ACM AI Workshops
Crash Course on Machine Learning
UAS@UCLA is collaborating with ACM AI in order to lay down the foundation as well as develop the vision platform.
See the GitHub page.
Machine Learning Crash Course
Stuff to Know Before Workshops
- Python and NumPy
Linear regression is continuous while classification is discrete. Both have cost functions.
Logistic Regression is a machine learning model used primarily for problem spaces where a selection from a group of categories/classes is needed.
Python and NumPy
NumPy is a library for the Python programming language, adding support for large, multi-dimensional arrays and matrices, along with a large collection of high-level mathematical functions to operate on these arrays.
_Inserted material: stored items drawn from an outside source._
Context: an optimization exercise on an open-source flow, tuned for small area, a short achievable clock period and few clock cycles per item. The choices shown serve that exercise and are no tape-out recipe.
Power and IR drop assume default switching activity.

==> flow/design.v (excerpt) <==
module sge_fsk_mod (
    input  wire       clk,
    input  wire       rst,
    input  wire       cfg_msb_first,    
    input  wire       cfg_invert_ss,    
    input  wire       in_valid,
    output wire       in_ready,
    input  wire [7:0] in_data,
    input  wire       in_last,
    output wire       out_valid,
    input  wire       out_ready,
    output wire [7:0] out_sample,
    output wire       out_last
);
clock: 8.5 ns
lec_check: 0
abc_area: 1
cap_margin: 20
core_margin: 2
core_utilization: 40
setup_slack_margin: 5
slew_margin: 20
standard.sh (not shown) runs the stock make flow with config.mk's settings and CLKGATE_MAP_FILE= SYNTH_SCRIPT=/design/flow/synth_recipe.tcl, a recipe that flattens the netlist after the stock synthesis.
==> flow/flow/run.sh <==
#!/bin/bash
# The standard layout (the standard.sh) with two changes:
# - after the standard synthesis, the combinational logic is mapped again by
#   abc with a stronger area script (flow/reopt.sh); every register keeps its
#   cell, name and connections;
# - the port buffers are buf_2 cells instead of the default choice.
# Synthesis leaves full and half adders as plain gates (no adder cells).
set -euo pipefail
export ADDER_MAP_FILE=
export BUFFER_PORTS_ARGS="-buffer_cell sky130_fd_sc_hd__buf_2"
R=orfs/results/$FLOW_PLATFORM/sge_fsk_mod/base
bash standard.sh synth > synth.log 2>&1
cp $R/1_2_yosys.v std_synth.v
bash flow/reopt.sh std_synth.v $R/1_2_yosys.v reopt $PWD/flow/abc_deep.script > reopt_summary.log 2>&1
rm -f $R/1_synth.odb
bash standard.sh finish > flow.log 2>&1
==> flow/flow/abc_deep.script <==
strash
&get -n
&deepsyn -T 60
&dch -f
&nf -R 1000
&put
Other scripts of this flow, unchanged in this note and not shown: flow/flow/cells2v.py, flow/flow/reopt.sh
The starting point completed with no timing, DRC or antenna violations.
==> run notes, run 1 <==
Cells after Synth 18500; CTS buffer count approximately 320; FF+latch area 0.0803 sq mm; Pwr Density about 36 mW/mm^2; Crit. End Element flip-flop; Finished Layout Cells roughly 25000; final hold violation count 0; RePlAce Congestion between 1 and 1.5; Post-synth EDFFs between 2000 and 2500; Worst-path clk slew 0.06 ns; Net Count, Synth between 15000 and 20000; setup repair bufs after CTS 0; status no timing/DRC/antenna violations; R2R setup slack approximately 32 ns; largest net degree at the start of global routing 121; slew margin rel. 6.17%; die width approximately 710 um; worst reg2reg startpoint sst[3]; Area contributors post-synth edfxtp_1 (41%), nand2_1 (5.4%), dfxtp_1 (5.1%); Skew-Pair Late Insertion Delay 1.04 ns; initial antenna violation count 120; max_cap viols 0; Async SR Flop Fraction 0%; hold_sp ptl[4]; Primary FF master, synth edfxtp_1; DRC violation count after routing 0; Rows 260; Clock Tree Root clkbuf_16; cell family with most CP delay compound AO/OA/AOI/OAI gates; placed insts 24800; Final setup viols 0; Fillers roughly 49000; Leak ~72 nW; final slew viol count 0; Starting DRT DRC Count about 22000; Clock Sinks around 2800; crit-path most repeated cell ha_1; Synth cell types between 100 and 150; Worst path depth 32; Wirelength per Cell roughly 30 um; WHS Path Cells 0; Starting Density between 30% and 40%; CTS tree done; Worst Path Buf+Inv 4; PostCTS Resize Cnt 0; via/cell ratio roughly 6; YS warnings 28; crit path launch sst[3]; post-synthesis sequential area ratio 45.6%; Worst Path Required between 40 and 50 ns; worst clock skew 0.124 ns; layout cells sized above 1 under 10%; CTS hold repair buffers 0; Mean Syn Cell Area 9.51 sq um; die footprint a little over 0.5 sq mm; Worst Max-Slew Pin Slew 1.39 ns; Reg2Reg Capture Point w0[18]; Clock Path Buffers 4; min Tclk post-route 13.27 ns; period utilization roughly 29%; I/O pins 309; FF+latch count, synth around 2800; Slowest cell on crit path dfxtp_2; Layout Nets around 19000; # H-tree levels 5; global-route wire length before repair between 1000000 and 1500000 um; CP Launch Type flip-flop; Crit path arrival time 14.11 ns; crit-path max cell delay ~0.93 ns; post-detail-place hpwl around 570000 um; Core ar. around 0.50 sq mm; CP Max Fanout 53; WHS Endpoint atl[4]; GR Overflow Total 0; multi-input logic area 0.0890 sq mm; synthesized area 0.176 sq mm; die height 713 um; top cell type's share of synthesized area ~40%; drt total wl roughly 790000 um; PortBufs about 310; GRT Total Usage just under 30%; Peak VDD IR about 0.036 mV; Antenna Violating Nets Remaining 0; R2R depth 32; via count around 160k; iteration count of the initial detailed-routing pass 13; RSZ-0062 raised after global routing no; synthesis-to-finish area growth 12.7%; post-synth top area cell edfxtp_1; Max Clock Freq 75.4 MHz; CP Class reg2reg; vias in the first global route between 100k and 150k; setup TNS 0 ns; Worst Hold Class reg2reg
Background: an optimization exercise with open tools, aiming at small area, a short achievable clock period and few clock cycles. Do not read the settings as production practice. Function was checked by simulation only, so behaviour that the tests miss may differ from the original. Power and IR drop assume default switching activity.

$ cat flow/config.mk
export PLATFORM = sky130hd
export DESIGN_NAME = ldp_fc
export DESIGN_NICKNAME = ldp_fc
export VERILOG_FILES = /design/flow/design.v
export SDC_FILE = /design/flow/constraint.sdc
export NUM_CORES = 4
export LEC_CHECK = 0
export ABC_CLOCK_PERIOD_IN_PS = 4000
export CAP_MARGIN = 20
export CORE_MARGIN = 2
export CORE_UTILIZATION = 40
export CTS_BUF_LIST = sky130_fd_sc_hd__clkbuf_4 sky130_fd_sc_hd__clkbuf_8
export SETUP_SLACK_MARGIN = 5
export SLEW_MARGIN = 20
$ cat flow/constraint.sdc
create_clock -name core_clock -period 10.0 [get_ports {clk}]
set_input_delay 2.0000 -clock core_clock [delete_from_list [all_inputs] [get_ports {clk}]]
set_output_delay 2.0000 -clock core_clock [all_outputs]
set_load 0.01 [all_outputs]
$ cat flow/design.v
module ldp_crc_table (
    input  wire [15:0] crc,
    input  wire [7:0]  data,
    output wire [15:0] value
);
    localparam [127:0] TB = {
        16'h8303, 16'h8183, 16'h80C3, 16'h8063,    
        16'h8033, 16'h801B, 16'h800F, 16'h8005     
    };
    wire [7:0] x = crc[15:8] ^ data;
    reg  [15:0] t;
    integer j;
    always @(*) begin
        t = 16'h0000;
        for (j = 0; j < 8; j = j + 1)
            if (x[j]) t = t ^ TB[16*j +: 16];
    end
    assign value = {crc[7:0], 8'h00} ^ t;
endmodule
module ldp_sentry #(
    parameter N = 4
) (
    input  wire [1:0] count,      
    input  wire       is_ff,      
    input  wire       is_fd,      
    input  wire       is_00,      
    output reg  [1:0] count_nx,   
    output reg        match       
);
    always @(*) begin
        count_nx = 2'd0;
        match    = 1'b0;
        case (count)
            2'd0: count_nx = is_ff ? 2'd1 : 2'd0;
            2'd1: count_nx = is_ff ? 2'd2 : 2'd0;
            2'd2: begin
                if (is_fd) begin
                    if (N == 3) match = 1'b1;
                    else        count_nx = 2'd3;
                end else if (is_ff)
                    count_nx = 2'd2;
            end
            default: begin
                if (is_00) match = 1'b1;
            end
        endcase
    end
endmodule
module ldp_fc #(
    parameter PBUF_SIZE = 64
) (
    input  wire        clk,
    input  wire        rst,           
    input  wire        cmd_valid,
    output wire        cmd_ready,
    input  wire [31:0] cmd,
    input  wire        rx_valid,
    output wire        rx_ready,
    input  wire [7:0]  rx_data,
    output wire        tx_valid,
    input  wire        tx_ready,
    output wire [7:0]  tx_data,
    output wire        po_valid,
    input  wire        po_ready,
    output wire [7:0]  po_data,
    output wire        busy,
    output wire [10:0] stat,          
    output wire [15:0] crc,
    output wire [1:0]  s3,
    output wire [1:0]  s4,
    output wire [15:0] pwp,
    output wire [15:0] alen,
    output wire [15:0] idx,
    output wire [7:0]  rid,
    output wire [15:0] rlen,
    output wire [7:0]  rinst,
    output wire [7:0]  rerr,
    output wire [15:0] rem,
    output wire [15:0] rcrc,
    output wire [15:0] nlog
);
    localparam TS = 2;
    localparam OP_CRC_CLR  = 4'h1;
    localparam OP_CRC_LD   = 4'h2;
    localparam OP_CRC_ADV  = 4'h3;
    localparam OP_CRC_FOLD = 4'h4;
    localparam OP_S3_CLR   = 4'h5;
    localparam OP_S3_FEED  = 4'h6;
    localparam OP_S4_CLR   = 4'h7;
    localparam OP_S4_FEED  = 4'h8;
    localparam OP_PB_CLR   = 4'h9;
    localparam OP_PB_PUSH  = 4'hA;
    localparam OP_ASM      = 4'hB;
    localparam OP_HUNT     = 4'hC;
    localparam OP_PARSE    = 4'hD;
    localparam [3:0] S_IDLE  = 4'd0;
    localparam [3:0] S_X     = 4'd1;    
    localparam [3:0] S_DRAIN = 4'd2;    
    localparam [3:0] S_PUSHW = 4'd3;    
    localparam [3:0] S_FOLD  = 4'd4;
    localparam [3:0] S_AH    = 4'd5;    
    localparam [3:0] S_AP    = 4'd6;    
    localparam [3:0] S_AC0   = 4'd7;
    localparam [3:0] S_AC1   = 4'd8;
    localparam [3:0] S_AW    = 4'd9;    
    localparam [3:0] S_HUNT  = 4'd10;
    localparam [3:0] S_PH    = 4'd11;   
    localparam [3:0] S_PR    = 4'd12;   
    localparam [3:0] S_PC0   = 4'd13;
    localparam [3:0] S_PC1   = 4'd14;
    localparam [3:0] S_PW    = 4'd15;   
    localparam [7:0] K_NOT_STATUS = 8'h80;
    localparam [7:0] K_BAD_CRC    = 8'h81;
    localparam [7:0] K_BAD_LENGTH = 8'h82;
    reg [3:0]   st;
    reg         busy_r, rxr, first;
    reg [3:0]   xop;                  
    reg         kclr;                 
    reg [15:0]  fcrc;                 
    reg [16:0]  cq;                   
    reg [2:0]   hc;                   
    reg [15:0]  crc_r;
    reg [1:0]   s3_r, s4_r;
    reg [6:0]   pwp_r;
    reg [8*PBUF_SIZE-1:0] ring;       
    reg [5:0]   ph;                   
    reg [5:0]   rq;                   
    reg [1:0]   ks;                   
    reg [6:0]   at;                   
    reg [6:0]   alen_r;
    reg [6:0]   idx_r;
    reg         tp, tl;               
    reg         fdone;                
    reg         fin;                  
    reg [7:0]   rid_r, rinst_r, rerr_r;
    reg [15:0]  rlen_r, rem_r, rcrc_r, nlog_r;
    reg         pf_bad, pf_cap, pf_zero;
    reg         skip;
    reg [7:0]   kind;
    reg         alert, match_f, cmderr;
    reg         cb_crc;               
    reg         cb_wr;                
    reg         tx_v;
    reg [7:0]   tx_d;
    reg         q0_v, q1_v;           
    reg [7:0]   q0, q1;
    assign busy      = busy_r;
    assign cmd_ready = !busy_r;
    assign stat      = {cmderr, match_f, alert, kind};
    assign crc       = crc_r;
    assign s3        = s3_r;
    assign s4        = s4_r;
    assign pwp       = {9'd0, pwp_r};
    assign alen      = {9'd0, alen_r};
    assign idx       = {9'd0, idx_r};
    assign rid       = rid_r;
    assign rlen      = rlen_r;
    assign rinst     = rinst_r;
    assign rerr      = rerr_r;
    assign rem       = rem_r;
    assign rcrc      = rcrc_r;
    assign nlog      = nlog_r;
    assign tx_valid  = tx_v;
    assign tx_data   = tx_d;
    assign po_valid  = q0_v;
    assign po_data   = q0;
    assign rx_ready  = rxr;
    wire rx_fire = rxr && rx_valid;
    wire po_fire = q0_v && po_ready;
    wire load    = !tx_v || tx_ready;    
    wire [3:0] op     = cmd[31:28];
    wire       z27_17 = (cmd[27:17] == 11'd0);
    wire       z16    = !cmd[16];
    wire       z15_8  = (cmd[15:8] == 8'd0);
    wire       z7_0   = (cmd[7:0] == 8'd0);
    reg        cmd_ok;
    always @(*) begin
        case (op)
            OP_CRC_CLR, OP_CRC_FOLD, OP_S3_CLR, OP_S4_CLR, OP_PB_CLR, OP_HUNT:
                cmd_ok = z27_17 && z16 && z15_8 && z7_0;
            OP_CRC_ADV, OP_S3_FEED, OP_S4_FEED, OP_PB_PUSH:
                cmd_ok = z27_17 && z16 && z15_8;
            OP_CRC_LD, OP_ASM:
                cmd_ok = z27_17 && z16;
            OP_PARSE:
                cmd_ok = z27_17;
            default:
                cmd_ok = 1'b0;
        endcase
    end
    wire cmd_fire = cmd_valid && !busy_r;
    wire pb_full  = pwp_r[6];
    wire [15:0] crc_adv;
    ldp_crc_table u_crc (.crc(cb_wr ? fcrc : crc_r), .data(cb_wr ? cq[7:0] : tx_d),
                         .value(crc_adv));
    wire [15:0] crc_eff = cb_crc ? crc_adv : crc_r;
    wire wr_now = cb_wr && (ph == 6'd0 || pwp_r == 7'd1);
    always @(posedge clk)
        ring <= {ring[8*PBUF_SIZE-9:0], wr_now ? cq[7:0] : ring[8*PBUF_SIZE-1 -: 8]};
    wire [5:0] ph_nx = wr_now ? 6'd0 : ph + 6'd1;
    wire [5:0] rp_0  = ph_nx + pwp_r[5:0] - 6'd1;    
    wire       push_ok_nx = (pwp_r == 7'd0) || wr_now || (ph == 6'd63);
    wire       hit   = &rq[TS-1:0];
    wire [5:0] tap_s = {rq[5:TS], {TS{1'b1}}};
    wire [7:0] tap_b = ring[8*tap_s +: 8];
    wire       rq_last = (rq == ph);                  
    function [2:0] flags(input [7:0] b);
        flags = {b == 8'hFF, b == 8'hFD, b == 8'h00};
    endfunction
    wire [2:0] f_cq = flags(cq[7:0]);
    wire [2:0] f_rx = flags(rx_data);
    wire [2:0] f_pq = flags(tx_d);
    wire [1:0] s3c_nx, s3r_nx, s3p_nx, s4c_nx, s4r_nx, ks_nx;
    wire       s3c_m, s3r_m, s3p_m, s4c_m, s4r_m, ks_m;
    ldp_sentry #(.N(3)) u_s3c (.count(s3_r), .is_ff(f_cq[2]), .is_fd(f_cq[1]), .is_00(f_cq[0]),
                               .count_nx(s3c_nx), .match(s3c_m));
    ldp_sentry #(.N(3)) u_s3r (.count(s3_r), .is_ff(f_rx[2]), .is_fd(f_rx[1]), .is_00(f_rx[0]),
                               .count_nx(s3r_nx), .match(s3r_m));
    ldp_sentry #(.N(3)) u_s3p (.count(s3_r), .is_ff(f_pq[2]), .is_fd(f_pq[1]), .is_00(f_pq[0]),
                               .count_nx(s3p_nx), .match(s3p_m));
    ldp_sentry #(.N(4)) u_s4c (.count(s4_r), .is_ff(f_cq[2]), .is_fd(f_cq[1]), .is_00(f_cq[0]),
                               .count_nx(s4c_nx), .match(s4c_m));
    ldp_sentry #(.N(4)) u_s4r (.count(s4_r), .is_ff(f_rx[2]), .is_fd(f_rx[1]), .is_00(f_rx[0]),
                               .count_nx(s4r_nx), .match(s4r_m));
    ldp_sentry #(.N(3)) u_ks  (.count(ks), .is_ff(f_cq[2]), .is_fd(f_cq[1]), .is_00(f_cq[0]),
                               .count_nx(ks_nx), .match(ks_m));
    reg [7:0] a_hdr;
    always @(*) begin
        case (hc)
            3'd1:    a_hdr = 8'hFF;
            3'd2:    a_hdr = 8'hFD;
            3'd3:    a_hdr = 8'h00;
            3'd4:    a_hdr = cq[15:8];           
            3'd5:    a_hdr = {1'b0, alen_r};
            3'd6:    a_hdr = 8'h00;
            default: a_hdr = cq[7:0];            
        endcase
    end
    wire [15:0] rlen_m4 = rlen_r - 16'd4;
    wire need_p  = !(tp && (s3p_m || tl));
    wire fetch   = (st == S_AP) && load && need_p && hit && !fdone;
    reg [3:0] sn;           
    reg       q0v_n, q1v_n;
    always @(posedge clk) begin
        if (rst) begin
            st      <= S_IDLE;
            busy_r  <= 1'b0;
            rxr     <= 1'b0;
            first   <= 1'b0;
            crc_r   <= 16'h0000;
            s3_r    <= 2'd0;
            s4_r    <= 2'd0;
            pwp_r   <= 7'd0;
            ph      <= 6'd0;
            ks      <= 2'd0;
            at      <= 7'd3;
            alen_r  <= 7'd0;
            idx_r   <= 7'd0;
            rid_r   <= 8'h00;
            rlen_r  <= 16'h0000;
            rinst_r <= 8'h00;
            rerr_r  <= 8'h00;
            rem_r   <= 16'h0000;
            rcrc_r  <= 16'h0000;
            nlog_r  <= 16'h0000;
            kind    <= 8'h00;
            alert   <= 1'b0;
            match_f <= 1'b0;
            cmderr  <= 1'b0;
            kclr    <= 1'b0;
            fcrc    <= 16'h0000;
            cb_crc  <= 1'b0;
            cb_wr   <= 1'b0;
            tx_v    <= 1'b0;
            q0_v    <= 1'b0;
            q1_v    <= 1'b0;
        end else begin
            sn = st;
            first <= cmd_fire;
            cb_crc <= 1'b0;
            if (cb_crc)
                crc_r <= crc_adv;
            kclr <= 1'b0;
            if (wr_now) begin
                cb_wr <= 1'b0;
                fcrc  <= crc_adv;
                ks    <= ks_nx;
                at    <= at + (ks_m ? 7'd2 : 7'd1);
            end
            if (kclr) begin
                fcrc <= 16'h0000;
                ks <= 2'd0;
                at <= 7'd3;
            end
            ph <= ph_nx;
            if (!fetch)
                rq <= rq + 6'd1;
            q0v_n = q0_v;
            q1v_n = q1_v;
            if (po_fire) begin
                q0    <= q1;
                q0v_n = q1_v;
                q1v_n = 1'b0;
            end
            case (st)
            S_IDLE: begin
                cq    <= cmd[16:0];
                xop   <= op;
                tx_d  <= 8'hFF;                  
                rq    <= rp_0;                   
                hc    <= 3'd1;
                tp    <= 1'b0;
                fdone <= 1'b0;
                skip  <= 1'b0;
                if (cmd_fire) begin
                    kind    <= 8'h00;
                    alert   <= 1'b0;
                    match_f <= 1'b0;
                    cmderr  <= !cmd_ok || (op == OP_PB_PUSH && pb_full);
                    if (cmd_ok) begin
                        case (op)
                            OP_CRC_CLR, OP_CRC_LD, OP_CRC_ADV, OP_S3_FEED, OP_S4_FEED,
                            OP_S3_CLR, OP_S4_CLR:
                                sn = S_X;
                            OP_CRC_FOLD: if (pwp_r != 7'd0)
                                sn = S_FOLD;
                            OP_PB_CLR: begin
                                pwp_r <= 7'd0;
                                kclr  <= 1'b1;
                            end
                            OP_PB_PUSH: if (!pb_full) begin
                                pwp_r <= pwp_r + 7'd1;
                                cb_wr <= 1'b1;
                                if (!push_ok_nx)
                                    sn = S_PUSHW;
                            end
                            OP_ASM: begin
                                tx_v <= 1'b1;
                                sn   = S_AH;
                            end
                            OP_HUNT:     sn = S_HUNT;
                            OP_PARSE:    sn = S_PH;
                            default: ;
                        endcase
                    end
                end
            end
            S_X: begin
                sn = S_IDLE;
                case (xop)
                    OP_CRC_LD:  crc_r <= cq[15:0];
                    OP_CRC_ADV: begin
                        tx_d   <= cq[7:0];
                        cb_crc <= 1'b1;
                        sn     = S_DRAIN;
                    end
                    OP_S3_FEED: begin
                        s3_r    <= s3c_nx;
                        match_f <= s3c_m;
                    end
                    OP_S4_FEED: begin
                        s4_r    <= s4c_nx;
                        match_f <= s4c_m;
                    end
                    OP_CRC_CLR:  crc_r <= 16'h0000;
                    OP_S3_CLR:   s3_r  <= 2'd0;
                    default: s4_r  <= 2'd0;
                endcase
            end
            S_DRAIN: sn = S_IDLE;
            S_PUSHW: if (wr_now)
                sn = S_IDLE;
            S_FOLD: if (first && crc_r == 16'h0000) begin
                crc_r <= fcrc;
                sn    = S_IDLE;
            end else if (hit) begin
                rq     <= rq;
                tx_d   <= tap_b;
                cb_crc <= 1'b1;
                if (rq_last)
                    sn = S_DRAIN;
            end
            S_AH: begin
                if (first) begin
                    crc_r  <= 16'h0202;           
                    s3_r   <= 2'd0;
                    idx_r  <= pwp_r;
                end
                if (hc == 3'd1)
                    alen_r <= at;
                if (load) begin
                    tx_d   <= a_hdr;
                    cb_crc <= 1'b1;
                    hc     <= hc + 3'd1;
                    fin    <= 1'b0;
                    if (hc == 3'd7)
                        sn = (pwp_r == 7'd0) ? S_AC0 : S_AP;
                end
            end
            S_AP: if (load) begin
                if (tp)
                    s3_r <= s3p_nx;
                tp <= 1'b0;
                if (tp && s3p_m) begin
                    tx_d   <= 8'hFD;
                    tx_v   <= 1'b1;
                    cb_crc <= 1'b1;
                    fin    <= tl;
                end else if (tp && tl) begin
                    tx_d <= crc_eff[7:0];
                    sn   = S_AC1;
                end else if (fin) begin
                    tx_d <= crc_eff[7:0];
                    tx_v <= 1'b1;
                    sn   = S_AC1;
                end else if (fetch) begin
                    tx_d   <= tap_b;
                    tx_v   <= 1'b1;
                    cb_crc <= 1'b1;
                    tp     <= 1'b1;
                    tl     <= rq_last;
                    fdone  <= rq_last;
                end else
                    tx_v <= 1'b0;
            end
            S_AC0: if (load) begin
                tx_d <= crc_eff[7:0];
                tx_v <= 1'b1;
                sn   = S_AC1;
            end
            S_AC1: if (load) begin
                tx_d <= crc_r[15:8];
                sn   = S_AW;
            end
            S_AW: if (load) begin
                tx_v <= 1'b0;
                sn   = S_IDLE;
            end
            S_HUNT: if (rx_fire) begin
                s4_r <= s4r_nx;
                if (s4r_m) begin
                    match_f <= 1'b1;
                    sn      = S_IDLE;
                end
            end
            S_PH: begin
                if (first) begin
                    crc_r  <= 16'h0E28;
                    s3_r   <= 2'd0;
                    rcrc_r <= 16'h0000;
                    nlog_r <= 16'h0000;
                end
                pf_bad  <= (rlen_r < 16'd4);
                pf_cap  <= cq[16] && (rlen_m4 != cq[15:0]);
                pf_zero <= (rlen_r == 16'd4);
                if (rx_fire) begin
                    tx_d   <= rx_data;
                    cb_crc <= 1'b1;
                    hc     <= hc + 3'd1;
                    case (hc)
                        3'd1: rid_r        <= rx_data;
                        3'd2: rlen_r[7:0]  <= rx_data;
                        3'd3: rlen_r[15:8] <= rx_data;
                        3'd4: rinst_r      <= rx_data;
                        default: begin
                            rerr_r <= rx_data;
                            if (rinst_r != 8'h55) begin
                                kind  <= K_NOT_STATUS;
                                rem_r <= 16'h0000;
                                sn    = S_DRAIN;
                            end else if (pf_bad) begin
                                kind  <= K_BAD_LENGTH;
                                rem_r <= 16'h0000;
                                sn    = S_DRAIN;
                            end else begin
                                rem_r <= rlen_m4;
                                if (pf_cap) begin
                                    kind <= K_BAD_LENGTH;
                                    sn   = S_DRAIN;
                                end else if (pf_zero)
                                    sn = S_PC0;
                                else
                                    sn = S_PR;
                            end
                        end
                    endcase
                end
            end
            S_PR: if (rx_fire) begin
                tx_d   <= rx_data;
                cb_crc <= 1'b1;
                rem_r  <= rem_r - 16'd1;
                if (skip) begin
                    skip <= 1'b0;
                end else begin
                    nlog_r <= nlog_r + 16'd1;
                    s3_r   <= s3r_nx;
                    skip   <= s3r_m;
                    if (!q0v_n) begin
                        q0    <= rx_data;
                        q0v_n = 1'b1;
                    end else begin
                        q1    <= rx_data;
                        q1v_n = 1'b1;
                    end
                end
                if (rem_r == 16'd1)
                    sn = S_PC0;
            end
            S_PC0: if (rx_fire) begin
                rcrc_r[7:0] <= rx_data;
                sn          = S_PC1;
            end
            S_PC1: if (rx_fire) begin
                rcrc_r[15:8] <= rx_data;
                if ({rx_data, rcrc_r[7:0]} != crc_r) begin
                    kind <= K_BAD_CRC;
                end else if (rerr_r[6:0] != 7'd0) begin
                    kind  <= {1'b0, rerr_r[6:0]};
                    alert <= rerr_r[7];
                end
                sn = q0v_n ? S_PW : S_IDLE;
            end
            default: if (!q0v_n)         
                sn = S_IDLE;
            endcase
            st     <= sn;
            q0_v   <= q0v_n;
            q1_v   <= q1v_n;
            busy_r <= (sn != S_IDLE);
            rxr    <= (sn == S_HUNT) || (sn == S_PH) || (sn == S_PC0) ||
                      (sn == S_PC1) || ((sn == S_PR) && !q1v_n);
        end
    end
endmodule
$ cat flow/flow/run.sh
#!/bin/bash
set -euo pipefail
sed 's/SETUP_SLACK_MARGIN=[0-9.]*/SETUP_SLACK_MARGIN=6.7/' standard.sh > standard_tight.sh
bash standard_tight.sh > standard_tight.log 2>&1
$ cat flow/standard.sh
#!/bin/bash
# synth_recipe.tcl (not shown) runs the flow's synth.tcl, then flattens the netlist and writes it again
# the make line also repeats each setting of config.mk as NAME=value (left out here)
make -C /OpenROAD-flow-scripts/flow DESIGN_CONFIG=/design/flow/config.mk WORK_HOME=/design/flow/orfs CLKGATE_MAP_FILE= SYNTH_SCRIPT=/design/flow/synth_recipe.tcl "${@:-finish}"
See this textbook website. The PDF copy is free. Skim through Chapters 1, 3, 4, and 10. These chapters are short reads. We expect you to have a high level understanding of these concepts.
You have an input layer, hidden layers, and an output layer.
The passing between layers is a computation (e.g. softmax, sigmoid functions), outputting a new vector. You keep passing the input deeper and deeper into more layers.
Multilayer Neural Networks and Applications
Backpropagation is used instead of gradient descent for neural networks. Backpropagation takes the partial derivatives of the cost with respect to the weights.